Listed entries START

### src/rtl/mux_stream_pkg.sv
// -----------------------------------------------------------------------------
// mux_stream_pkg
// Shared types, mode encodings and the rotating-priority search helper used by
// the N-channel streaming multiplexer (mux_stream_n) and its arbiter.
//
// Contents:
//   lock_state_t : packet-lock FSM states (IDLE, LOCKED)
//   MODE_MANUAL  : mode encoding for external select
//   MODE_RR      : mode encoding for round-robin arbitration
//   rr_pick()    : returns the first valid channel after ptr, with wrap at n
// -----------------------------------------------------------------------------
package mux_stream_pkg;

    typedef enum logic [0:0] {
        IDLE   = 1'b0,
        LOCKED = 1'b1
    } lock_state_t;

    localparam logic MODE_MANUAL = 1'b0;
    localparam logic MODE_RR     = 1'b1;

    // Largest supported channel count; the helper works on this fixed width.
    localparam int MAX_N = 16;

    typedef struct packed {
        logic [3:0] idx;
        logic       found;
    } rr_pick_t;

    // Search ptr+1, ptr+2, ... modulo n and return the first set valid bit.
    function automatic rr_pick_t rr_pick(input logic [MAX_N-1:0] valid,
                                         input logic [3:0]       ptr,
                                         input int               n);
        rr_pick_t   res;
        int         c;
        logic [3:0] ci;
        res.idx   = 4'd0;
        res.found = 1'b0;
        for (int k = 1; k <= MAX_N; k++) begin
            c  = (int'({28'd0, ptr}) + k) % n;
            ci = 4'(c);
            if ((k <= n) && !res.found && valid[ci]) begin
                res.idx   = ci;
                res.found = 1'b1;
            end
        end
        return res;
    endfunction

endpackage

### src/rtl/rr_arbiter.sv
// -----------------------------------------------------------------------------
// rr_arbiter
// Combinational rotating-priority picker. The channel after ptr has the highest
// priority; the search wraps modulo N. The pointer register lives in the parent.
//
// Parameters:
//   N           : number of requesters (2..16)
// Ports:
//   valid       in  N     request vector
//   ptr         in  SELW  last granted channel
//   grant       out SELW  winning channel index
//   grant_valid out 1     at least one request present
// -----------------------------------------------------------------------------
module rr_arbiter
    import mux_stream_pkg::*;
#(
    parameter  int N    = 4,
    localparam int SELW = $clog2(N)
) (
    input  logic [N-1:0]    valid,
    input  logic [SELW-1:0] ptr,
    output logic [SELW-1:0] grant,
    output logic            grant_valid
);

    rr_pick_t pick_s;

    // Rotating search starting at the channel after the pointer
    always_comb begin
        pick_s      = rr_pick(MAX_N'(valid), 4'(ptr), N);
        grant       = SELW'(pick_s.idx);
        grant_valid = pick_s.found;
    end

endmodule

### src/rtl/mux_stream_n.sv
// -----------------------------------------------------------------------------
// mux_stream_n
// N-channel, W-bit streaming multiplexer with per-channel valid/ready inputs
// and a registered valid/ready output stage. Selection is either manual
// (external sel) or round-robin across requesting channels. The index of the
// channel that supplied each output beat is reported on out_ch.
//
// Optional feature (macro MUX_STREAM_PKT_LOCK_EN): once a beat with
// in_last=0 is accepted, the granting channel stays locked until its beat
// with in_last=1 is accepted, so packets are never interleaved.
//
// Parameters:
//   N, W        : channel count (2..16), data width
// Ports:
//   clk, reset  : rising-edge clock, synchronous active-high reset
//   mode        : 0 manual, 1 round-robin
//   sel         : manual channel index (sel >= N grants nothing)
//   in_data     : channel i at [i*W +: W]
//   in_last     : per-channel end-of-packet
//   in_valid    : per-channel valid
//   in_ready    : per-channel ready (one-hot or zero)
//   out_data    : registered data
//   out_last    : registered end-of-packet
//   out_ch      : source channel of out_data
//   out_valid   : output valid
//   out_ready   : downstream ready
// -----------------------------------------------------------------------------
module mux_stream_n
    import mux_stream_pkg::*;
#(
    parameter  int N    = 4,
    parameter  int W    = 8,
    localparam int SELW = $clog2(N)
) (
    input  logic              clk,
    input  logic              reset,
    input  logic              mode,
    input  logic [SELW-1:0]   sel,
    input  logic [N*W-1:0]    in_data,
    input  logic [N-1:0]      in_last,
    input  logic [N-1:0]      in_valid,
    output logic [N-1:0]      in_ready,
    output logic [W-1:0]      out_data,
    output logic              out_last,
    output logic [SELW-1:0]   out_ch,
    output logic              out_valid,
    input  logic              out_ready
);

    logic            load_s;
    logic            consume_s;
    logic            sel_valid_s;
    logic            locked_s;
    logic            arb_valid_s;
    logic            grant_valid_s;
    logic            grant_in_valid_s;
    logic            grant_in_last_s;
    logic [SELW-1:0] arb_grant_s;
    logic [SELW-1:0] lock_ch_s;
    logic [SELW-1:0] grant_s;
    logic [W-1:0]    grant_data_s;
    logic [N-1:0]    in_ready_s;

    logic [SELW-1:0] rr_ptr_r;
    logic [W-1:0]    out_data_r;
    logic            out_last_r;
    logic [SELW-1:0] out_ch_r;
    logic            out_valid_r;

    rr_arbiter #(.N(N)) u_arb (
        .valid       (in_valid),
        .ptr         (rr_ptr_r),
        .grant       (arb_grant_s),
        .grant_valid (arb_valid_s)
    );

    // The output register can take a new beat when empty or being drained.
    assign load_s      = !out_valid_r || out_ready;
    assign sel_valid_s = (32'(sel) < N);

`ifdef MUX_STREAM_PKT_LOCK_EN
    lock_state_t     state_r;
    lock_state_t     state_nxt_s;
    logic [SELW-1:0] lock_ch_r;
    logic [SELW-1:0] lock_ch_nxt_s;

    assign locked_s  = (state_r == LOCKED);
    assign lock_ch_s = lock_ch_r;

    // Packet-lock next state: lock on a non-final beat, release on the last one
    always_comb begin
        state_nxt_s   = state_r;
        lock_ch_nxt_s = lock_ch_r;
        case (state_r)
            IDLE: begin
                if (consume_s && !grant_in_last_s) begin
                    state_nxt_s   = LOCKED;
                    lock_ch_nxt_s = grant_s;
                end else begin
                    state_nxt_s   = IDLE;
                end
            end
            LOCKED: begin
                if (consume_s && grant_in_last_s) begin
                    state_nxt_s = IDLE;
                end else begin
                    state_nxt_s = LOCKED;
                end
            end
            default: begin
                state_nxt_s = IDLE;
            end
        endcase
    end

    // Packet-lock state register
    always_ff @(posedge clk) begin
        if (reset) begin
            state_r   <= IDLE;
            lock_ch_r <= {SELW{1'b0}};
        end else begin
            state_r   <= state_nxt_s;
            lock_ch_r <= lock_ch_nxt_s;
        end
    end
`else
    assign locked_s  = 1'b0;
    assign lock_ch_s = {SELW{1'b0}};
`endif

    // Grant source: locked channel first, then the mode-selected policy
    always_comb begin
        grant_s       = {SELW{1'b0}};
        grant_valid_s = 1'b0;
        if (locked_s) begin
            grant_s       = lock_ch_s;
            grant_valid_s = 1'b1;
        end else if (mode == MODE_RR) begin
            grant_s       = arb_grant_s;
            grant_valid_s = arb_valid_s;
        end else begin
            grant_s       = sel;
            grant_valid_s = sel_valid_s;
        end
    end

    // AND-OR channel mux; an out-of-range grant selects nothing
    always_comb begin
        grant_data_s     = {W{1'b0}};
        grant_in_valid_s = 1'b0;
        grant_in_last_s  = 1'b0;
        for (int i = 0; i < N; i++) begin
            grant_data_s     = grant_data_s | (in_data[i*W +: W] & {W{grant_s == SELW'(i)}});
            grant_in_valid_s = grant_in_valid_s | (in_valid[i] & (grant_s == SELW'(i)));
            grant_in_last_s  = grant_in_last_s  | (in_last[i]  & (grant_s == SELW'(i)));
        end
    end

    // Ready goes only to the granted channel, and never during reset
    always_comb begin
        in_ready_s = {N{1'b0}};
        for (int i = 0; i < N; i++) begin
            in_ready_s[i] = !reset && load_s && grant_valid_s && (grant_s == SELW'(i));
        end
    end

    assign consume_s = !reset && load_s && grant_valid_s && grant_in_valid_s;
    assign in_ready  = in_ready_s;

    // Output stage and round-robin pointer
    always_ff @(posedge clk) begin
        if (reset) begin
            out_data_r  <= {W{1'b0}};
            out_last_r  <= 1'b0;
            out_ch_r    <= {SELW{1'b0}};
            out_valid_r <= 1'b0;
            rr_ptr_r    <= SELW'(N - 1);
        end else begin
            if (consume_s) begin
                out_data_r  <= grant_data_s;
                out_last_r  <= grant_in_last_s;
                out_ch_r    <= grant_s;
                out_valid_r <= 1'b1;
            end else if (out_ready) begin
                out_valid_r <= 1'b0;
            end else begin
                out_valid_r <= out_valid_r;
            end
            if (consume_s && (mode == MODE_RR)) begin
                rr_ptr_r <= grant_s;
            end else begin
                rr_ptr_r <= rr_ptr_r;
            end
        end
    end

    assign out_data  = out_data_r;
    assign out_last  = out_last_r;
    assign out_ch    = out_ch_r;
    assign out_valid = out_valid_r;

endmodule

Listed entries END
Listed entries START

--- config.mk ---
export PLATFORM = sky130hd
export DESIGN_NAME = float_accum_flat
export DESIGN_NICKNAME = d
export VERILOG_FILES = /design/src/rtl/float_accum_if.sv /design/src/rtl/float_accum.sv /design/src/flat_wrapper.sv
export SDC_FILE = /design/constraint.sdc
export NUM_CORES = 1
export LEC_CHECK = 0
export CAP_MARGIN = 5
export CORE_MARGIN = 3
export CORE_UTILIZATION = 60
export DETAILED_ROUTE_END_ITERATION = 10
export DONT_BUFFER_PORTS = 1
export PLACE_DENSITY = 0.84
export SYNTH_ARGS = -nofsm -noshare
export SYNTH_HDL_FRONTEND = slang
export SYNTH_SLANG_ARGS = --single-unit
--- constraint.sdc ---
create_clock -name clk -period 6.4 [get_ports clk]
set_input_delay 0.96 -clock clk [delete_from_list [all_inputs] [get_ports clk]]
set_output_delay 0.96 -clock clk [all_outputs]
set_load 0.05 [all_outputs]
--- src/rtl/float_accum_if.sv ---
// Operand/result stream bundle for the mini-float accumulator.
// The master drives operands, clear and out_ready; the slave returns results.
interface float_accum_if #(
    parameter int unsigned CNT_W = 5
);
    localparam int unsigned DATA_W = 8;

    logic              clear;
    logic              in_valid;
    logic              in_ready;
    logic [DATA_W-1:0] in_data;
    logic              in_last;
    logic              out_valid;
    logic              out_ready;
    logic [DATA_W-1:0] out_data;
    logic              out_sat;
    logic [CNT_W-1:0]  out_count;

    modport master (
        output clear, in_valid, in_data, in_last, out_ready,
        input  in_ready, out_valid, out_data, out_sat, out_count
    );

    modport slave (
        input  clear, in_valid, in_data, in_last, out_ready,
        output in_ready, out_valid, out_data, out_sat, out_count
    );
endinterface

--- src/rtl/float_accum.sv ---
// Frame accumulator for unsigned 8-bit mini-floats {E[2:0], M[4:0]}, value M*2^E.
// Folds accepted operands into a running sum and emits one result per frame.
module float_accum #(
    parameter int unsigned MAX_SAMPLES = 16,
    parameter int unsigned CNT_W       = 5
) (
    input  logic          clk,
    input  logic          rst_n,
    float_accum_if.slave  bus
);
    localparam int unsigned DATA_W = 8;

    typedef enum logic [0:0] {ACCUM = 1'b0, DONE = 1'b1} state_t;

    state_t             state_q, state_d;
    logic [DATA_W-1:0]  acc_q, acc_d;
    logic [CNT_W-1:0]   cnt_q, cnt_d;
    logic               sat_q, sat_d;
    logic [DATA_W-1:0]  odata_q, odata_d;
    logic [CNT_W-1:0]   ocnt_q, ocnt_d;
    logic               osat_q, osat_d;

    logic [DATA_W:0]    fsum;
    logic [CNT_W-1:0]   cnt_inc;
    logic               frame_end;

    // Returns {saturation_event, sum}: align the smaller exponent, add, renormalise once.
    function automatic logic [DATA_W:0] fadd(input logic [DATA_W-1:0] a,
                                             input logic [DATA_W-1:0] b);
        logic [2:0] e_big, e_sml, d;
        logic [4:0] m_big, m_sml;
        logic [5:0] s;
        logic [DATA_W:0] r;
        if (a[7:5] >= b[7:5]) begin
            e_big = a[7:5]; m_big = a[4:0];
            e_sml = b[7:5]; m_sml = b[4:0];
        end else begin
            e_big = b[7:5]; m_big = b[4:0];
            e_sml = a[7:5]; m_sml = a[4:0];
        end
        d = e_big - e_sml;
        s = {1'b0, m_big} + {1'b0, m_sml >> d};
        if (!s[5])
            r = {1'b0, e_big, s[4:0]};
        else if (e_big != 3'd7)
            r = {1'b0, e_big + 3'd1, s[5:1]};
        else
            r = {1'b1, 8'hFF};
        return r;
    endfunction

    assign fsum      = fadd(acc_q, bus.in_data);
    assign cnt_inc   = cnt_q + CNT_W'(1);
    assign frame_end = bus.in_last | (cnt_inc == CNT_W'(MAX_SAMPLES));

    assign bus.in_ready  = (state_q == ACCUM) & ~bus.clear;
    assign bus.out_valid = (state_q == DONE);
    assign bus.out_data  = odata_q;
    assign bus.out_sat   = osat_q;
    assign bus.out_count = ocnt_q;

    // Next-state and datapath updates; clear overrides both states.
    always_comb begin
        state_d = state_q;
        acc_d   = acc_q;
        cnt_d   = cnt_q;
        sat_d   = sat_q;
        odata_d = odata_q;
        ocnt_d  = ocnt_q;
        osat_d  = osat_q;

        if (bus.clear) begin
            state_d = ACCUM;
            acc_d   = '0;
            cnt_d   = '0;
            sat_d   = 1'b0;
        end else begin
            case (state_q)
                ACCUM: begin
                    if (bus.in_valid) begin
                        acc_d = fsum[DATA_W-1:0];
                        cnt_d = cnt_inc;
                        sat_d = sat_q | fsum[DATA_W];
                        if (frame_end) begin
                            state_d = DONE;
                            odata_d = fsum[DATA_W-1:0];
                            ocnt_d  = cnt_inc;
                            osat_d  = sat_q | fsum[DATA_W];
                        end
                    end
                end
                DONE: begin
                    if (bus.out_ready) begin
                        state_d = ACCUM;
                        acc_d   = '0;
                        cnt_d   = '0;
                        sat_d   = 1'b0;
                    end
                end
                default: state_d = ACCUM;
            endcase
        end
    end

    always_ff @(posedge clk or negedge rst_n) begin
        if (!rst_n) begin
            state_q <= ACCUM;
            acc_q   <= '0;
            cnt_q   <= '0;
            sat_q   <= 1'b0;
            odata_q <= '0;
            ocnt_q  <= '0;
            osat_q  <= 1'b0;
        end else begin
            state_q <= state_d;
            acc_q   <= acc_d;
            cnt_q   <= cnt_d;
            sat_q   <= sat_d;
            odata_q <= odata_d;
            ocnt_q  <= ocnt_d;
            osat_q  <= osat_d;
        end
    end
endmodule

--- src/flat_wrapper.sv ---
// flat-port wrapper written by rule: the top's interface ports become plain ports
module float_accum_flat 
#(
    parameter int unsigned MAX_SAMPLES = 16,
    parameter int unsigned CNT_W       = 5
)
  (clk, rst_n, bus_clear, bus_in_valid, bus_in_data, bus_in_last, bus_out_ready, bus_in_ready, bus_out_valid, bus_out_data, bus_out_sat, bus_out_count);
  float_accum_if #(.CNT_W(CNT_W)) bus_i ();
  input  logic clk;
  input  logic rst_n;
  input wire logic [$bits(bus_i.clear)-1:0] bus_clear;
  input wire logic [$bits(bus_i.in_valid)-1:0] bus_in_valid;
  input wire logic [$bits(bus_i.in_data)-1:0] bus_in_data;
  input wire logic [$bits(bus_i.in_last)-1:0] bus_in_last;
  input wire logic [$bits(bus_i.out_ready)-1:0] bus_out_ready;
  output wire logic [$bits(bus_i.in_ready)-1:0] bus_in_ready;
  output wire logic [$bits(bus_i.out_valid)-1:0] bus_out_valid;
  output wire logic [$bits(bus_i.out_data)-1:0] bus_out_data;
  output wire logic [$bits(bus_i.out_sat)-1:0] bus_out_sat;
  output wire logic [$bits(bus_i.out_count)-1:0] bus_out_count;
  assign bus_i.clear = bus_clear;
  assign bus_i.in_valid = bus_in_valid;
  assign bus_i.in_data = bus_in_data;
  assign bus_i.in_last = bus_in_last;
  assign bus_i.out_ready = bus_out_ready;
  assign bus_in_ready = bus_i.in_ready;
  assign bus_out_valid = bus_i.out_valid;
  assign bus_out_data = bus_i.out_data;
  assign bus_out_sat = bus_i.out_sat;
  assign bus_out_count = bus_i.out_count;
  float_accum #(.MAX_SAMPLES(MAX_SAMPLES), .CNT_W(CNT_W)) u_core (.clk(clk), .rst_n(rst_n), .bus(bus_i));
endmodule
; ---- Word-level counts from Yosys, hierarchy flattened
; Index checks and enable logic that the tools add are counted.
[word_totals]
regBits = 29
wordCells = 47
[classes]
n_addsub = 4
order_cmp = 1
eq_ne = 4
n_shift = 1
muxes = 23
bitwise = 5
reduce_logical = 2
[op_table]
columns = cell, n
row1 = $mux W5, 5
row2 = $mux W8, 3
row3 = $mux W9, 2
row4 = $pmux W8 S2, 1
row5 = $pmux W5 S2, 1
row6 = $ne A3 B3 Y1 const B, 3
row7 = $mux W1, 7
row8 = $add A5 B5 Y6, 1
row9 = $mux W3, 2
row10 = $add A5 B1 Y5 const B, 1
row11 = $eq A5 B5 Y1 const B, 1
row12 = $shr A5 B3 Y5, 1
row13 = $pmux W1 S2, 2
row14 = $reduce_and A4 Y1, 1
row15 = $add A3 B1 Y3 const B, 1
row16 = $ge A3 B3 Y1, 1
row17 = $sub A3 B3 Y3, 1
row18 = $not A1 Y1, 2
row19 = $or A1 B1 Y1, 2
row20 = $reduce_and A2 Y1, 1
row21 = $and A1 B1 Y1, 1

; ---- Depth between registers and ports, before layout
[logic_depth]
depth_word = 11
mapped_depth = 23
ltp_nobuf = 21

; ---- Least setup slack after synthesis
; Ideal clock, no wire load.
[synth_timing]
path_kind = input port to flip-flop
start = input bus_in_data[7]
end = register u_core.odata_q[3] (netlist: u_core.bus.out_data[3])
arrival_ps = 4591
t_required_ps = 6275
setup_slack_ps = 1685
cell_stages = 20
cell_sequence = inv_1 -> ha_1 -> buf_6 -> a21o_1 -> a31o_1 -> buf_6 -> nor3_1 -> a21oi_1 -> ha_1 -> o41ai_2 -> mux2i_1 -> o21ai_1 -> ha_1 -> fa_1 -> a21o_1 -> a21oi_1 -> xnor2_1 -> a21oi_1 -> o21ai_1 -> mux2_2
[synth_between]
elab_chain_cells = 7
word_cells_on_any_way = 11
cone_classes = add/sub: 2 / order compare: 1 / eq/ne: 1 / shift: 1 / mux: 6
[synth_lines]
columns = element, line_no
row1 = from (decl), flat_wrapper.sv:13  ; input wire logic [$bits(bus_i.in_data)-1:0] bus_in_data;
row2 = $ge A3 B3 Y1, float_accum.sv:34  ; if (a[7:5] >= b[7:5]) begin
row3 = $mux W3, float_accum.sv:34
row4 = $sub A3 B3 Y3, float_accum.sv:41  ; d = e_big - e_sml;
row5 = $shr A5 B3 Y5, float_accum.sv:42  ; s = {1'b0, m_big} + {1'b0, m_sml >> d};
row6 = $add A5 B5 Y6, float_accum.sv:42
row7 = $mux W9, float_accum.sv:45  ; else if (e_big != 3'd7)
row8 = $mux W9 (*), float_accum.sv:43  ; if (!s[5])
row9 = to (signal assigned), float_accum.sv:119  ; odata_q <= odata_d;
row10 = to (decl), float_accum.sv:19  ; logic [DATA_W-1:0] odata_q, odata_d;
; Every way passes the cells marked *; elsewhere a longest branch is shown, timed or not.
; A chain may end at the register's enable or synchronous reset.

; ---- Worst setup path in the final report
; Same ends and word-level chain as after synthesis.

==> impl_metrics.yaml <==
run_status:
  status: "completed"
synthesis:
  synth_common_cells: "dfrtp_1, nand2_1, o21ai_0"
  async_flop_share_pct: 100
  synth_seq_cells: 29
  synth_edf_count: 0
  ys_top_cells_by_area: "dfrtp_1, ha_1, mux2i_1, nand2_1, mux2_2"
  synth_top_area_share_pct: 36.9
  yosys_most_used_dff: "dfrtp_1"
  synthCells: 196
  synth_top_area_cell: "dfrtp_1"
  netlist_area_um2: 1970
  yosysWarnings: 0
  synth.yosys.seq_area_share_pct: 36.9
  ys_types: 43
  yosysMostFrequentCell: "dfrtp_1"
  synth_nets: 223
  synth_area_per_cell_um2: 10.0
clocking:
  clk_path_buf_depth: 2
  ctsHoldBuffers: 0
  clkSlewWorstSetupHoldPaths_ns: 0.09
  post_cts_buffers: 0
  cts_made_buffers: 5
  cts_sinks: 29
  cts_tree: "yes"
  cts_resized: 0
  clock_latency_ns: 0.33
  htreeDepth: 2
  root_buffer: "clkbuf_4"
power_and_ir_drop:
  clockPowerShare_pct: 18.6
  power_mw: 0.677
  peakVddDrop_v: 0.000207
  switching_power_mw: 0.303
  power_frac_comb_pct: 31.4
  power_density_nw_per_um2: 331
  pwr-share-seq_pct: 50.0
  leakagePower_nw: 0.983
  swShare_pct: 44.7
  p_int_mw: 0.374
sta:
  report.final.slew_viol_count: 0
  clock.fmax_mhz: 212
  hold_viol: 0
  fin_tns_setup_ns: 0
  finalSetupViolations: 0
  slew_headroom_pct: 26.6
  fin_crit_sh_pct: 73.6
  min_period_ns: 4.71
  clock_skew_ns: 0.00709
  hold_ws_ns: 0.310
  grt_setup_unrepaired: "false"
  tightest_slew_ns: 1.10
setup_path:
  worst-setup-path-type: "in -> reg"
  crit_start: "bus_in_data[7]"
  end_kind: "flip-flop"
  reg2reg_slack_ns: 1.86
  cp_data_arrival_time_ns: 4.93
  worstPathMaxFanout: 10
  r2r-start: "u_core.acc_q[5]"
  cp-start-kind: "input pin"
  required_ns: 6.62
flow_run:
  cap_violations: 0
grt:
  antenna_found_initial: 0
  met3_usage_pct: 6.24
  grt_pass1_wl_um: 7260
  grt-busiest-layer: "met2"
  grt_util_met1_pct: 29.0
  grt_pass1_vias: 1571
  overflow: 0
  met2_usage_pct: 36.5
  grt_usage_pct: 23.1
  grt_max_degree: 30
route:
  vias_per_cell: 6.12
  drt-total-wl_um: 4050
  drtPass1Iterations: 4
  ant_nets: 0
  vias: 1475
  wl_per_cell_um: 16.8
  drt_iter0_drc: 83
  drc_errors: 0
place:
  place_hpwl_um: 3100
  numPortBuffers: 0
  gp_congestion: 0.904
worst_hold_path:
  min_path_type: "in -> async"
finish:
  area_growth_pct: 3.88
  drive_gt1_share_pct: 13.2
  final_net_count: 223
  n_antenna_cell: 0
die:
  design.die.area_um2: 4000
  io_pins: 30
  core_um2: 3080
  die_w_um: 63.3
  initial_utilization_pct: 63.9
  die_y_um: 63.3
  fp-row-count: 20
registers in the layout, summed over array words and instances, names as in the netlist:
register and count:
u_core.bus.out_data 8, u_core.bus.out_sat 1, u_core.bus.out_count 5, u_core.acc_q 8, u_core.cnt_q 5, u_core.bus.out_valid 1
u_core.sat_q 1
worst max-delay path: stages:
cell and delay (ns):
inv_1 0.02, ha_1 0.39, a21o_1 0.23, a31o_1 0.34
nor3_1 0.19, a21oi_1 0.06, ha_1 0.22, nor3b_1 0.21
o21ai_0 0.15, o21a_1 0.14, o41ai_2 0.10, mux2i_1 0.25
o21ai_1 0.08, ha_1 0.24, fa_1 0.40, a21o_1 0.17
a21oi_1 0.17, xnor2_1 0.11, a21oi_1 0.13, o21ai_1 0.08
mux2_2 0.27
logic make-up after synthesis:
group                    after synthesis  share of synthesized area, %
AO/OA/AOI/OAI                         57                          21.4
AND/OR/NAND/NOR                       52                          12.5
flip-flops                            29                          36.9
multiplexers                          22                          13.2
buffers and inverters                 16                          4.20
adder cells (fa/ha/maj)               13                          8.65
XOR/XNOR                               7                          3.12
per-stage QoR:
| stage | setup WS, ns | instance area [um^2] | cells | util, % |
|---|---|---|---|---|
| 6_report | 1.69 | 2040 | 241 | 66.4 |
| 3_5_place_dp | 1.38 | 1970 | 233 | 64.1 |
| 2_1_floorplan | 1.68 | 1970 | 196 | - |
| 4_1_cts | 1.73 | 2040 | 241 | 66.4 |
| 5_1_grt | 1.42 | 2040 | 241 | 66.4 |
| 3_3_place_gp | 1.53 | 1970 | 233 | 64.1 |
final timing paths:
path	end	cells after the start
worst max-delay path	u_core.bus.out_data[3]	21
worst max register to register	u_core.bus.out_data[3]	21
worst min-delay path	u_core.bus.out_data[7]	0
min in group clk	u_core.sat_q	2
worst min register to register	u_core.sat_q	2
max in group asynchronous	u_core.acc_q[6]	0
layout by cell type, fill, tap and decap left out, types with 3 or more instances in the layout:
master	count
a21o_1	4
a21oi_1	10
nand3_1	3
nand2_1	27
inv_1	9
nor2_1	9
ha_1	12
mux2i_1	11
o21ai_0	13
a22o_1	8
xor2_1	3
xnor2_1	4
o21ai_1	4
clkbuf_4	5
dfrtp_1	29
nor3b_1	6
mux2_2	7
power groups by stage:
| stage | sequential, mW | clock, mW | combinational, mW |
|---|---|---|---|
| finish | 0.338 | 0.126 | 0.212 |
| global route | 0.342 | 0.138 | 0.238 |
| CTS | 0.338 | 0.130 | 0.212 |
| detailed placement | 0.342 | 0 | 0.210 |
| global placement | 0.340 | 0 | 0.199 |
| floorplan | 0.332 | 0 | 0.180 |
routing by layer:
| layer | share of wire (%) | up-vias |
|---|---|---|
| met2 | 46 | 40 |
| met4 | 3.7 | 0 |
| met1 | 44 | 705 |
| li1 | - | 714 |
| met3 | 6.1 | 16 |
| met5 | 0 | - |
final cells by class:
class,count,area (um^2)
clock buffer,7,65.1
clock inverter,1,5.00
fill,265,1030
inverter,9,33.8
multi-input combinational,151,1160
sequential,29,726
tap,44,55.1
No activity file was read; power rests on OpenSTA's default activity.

Listed entries END

▸ **Task instructions**
Your answer should consist of the lines from the line with "end = register" to the line with "cell_sequence = inv_1" above, repeated exactly, both ends included.

▸ **Answer section**
end = register u_core.odata_q[3] (netlist: u_core.bus.out_data[3])
arrival_ps = 4591
t_required_ps = 6275
setup_slack_ps = 1685
cell_stages = 20
cell_sequence = inv_1 -> ha_1 -> buf_6 -> a21o_1 -> a31o_1 -> buf_6 -> nor3_1 -> a21oi_1 -> ha_1 -> o41ai_2 -> mux2i_1 -> o21ai_1 -> ha_1 -> fa_1 -> a21o_1 -> a21oi_1 -> xnor2_1 -> a21oi_1 -> o21ai_1 -> mux2_2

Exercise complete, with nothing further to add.